EXTRACTED RECORDS ▸
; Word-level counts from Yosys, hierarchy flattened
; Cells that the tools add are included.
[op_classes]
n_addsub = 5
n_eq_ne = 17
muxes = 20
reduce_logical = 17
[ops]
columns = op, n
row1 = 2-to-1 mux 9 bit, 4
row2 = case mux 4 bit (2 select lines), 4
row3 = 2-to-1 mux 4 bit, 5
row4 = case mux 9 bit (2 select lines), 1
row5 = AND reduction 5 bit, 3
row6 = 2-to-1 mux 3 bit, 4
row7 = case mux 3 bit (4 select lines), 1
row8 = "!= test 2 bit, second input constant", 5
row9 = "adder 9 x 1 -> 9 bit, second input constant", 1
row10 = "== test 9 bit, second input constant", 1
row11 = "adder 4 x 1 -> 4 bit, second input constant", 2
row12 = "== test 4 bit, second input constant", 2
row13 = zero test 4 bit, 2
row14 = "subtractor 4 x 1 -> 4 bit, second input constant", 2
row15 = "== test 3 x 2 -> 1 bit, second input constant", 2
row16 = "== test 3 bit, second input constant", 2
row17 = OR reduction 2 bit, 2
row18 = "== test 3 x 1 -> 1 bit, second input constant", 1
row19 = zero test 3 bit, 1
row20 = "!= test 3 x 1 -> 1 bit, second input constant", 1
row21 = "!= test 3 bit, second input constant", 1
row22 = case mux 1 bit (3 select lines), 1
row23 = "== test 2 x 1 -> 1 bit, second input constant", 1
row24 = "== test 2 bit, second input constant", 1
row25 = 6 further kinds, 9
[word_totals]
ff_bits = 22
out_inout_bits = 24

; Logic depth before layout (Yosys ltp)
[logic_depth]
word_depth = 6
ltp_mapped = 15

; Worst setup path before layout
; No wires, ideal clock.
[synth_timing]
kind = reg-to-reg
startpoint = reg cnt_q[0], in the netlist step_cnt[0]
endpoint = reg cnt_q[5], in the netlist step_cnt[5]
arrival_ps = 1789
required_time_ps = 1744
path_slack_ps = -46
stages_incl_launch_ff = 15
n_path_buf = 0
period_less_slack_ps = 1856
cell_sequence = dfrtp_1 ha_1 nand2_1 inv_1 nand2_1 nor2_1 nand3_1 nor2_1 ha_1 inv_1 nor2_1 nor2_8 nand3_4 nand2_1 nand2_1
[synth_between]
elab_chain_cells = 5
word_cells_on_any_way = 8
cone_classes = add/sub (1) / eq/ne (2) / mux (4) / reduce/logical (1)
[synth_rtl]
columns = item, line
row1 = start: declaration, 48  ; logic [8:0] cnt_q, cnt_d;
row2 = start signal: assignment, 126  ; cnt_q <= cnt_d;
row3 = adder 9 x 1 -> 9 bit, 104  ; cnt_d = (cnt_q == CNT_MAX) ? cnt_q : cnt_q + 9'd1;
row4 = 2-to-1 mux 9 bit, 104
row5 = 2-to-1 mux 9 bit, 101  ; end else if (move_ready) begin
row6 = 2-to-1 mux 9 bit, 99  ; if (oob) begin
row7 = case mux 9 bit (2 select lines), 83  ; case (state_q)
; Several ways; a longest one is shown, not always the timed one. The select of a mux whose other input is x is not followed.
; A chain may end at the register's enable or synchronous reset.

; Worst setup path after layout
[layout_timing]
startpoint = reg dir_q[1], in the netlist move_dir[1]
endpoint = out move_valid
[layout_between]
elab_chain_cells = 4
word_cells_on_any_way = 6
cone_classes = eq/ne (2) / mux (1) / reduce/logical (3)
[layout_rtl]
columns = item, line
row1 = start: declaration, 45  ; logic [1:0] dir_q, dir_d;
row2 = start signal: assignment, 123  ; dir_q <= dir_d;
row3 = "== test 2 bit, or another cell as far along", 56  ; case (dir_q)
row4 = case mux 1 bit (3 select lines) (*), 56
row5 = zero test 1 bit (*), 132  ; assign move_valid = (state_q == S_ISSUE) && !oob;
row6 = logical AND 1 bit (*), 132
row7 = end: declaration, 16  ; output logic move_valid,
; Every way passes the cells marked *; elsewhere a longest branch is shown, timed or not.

EXERCISE GOAL ▸
Note every line above where the string "netlist" shows up, and copy those lines.

THE ANSWER ▸
startpoint = reg cnt_q[0], in the netlist step_cnt[0]
endpoint = reg cnt_q[5], in the netlist step_cnt[5]
startpoint = reg dir_q[1], in the netlist move_dir[1]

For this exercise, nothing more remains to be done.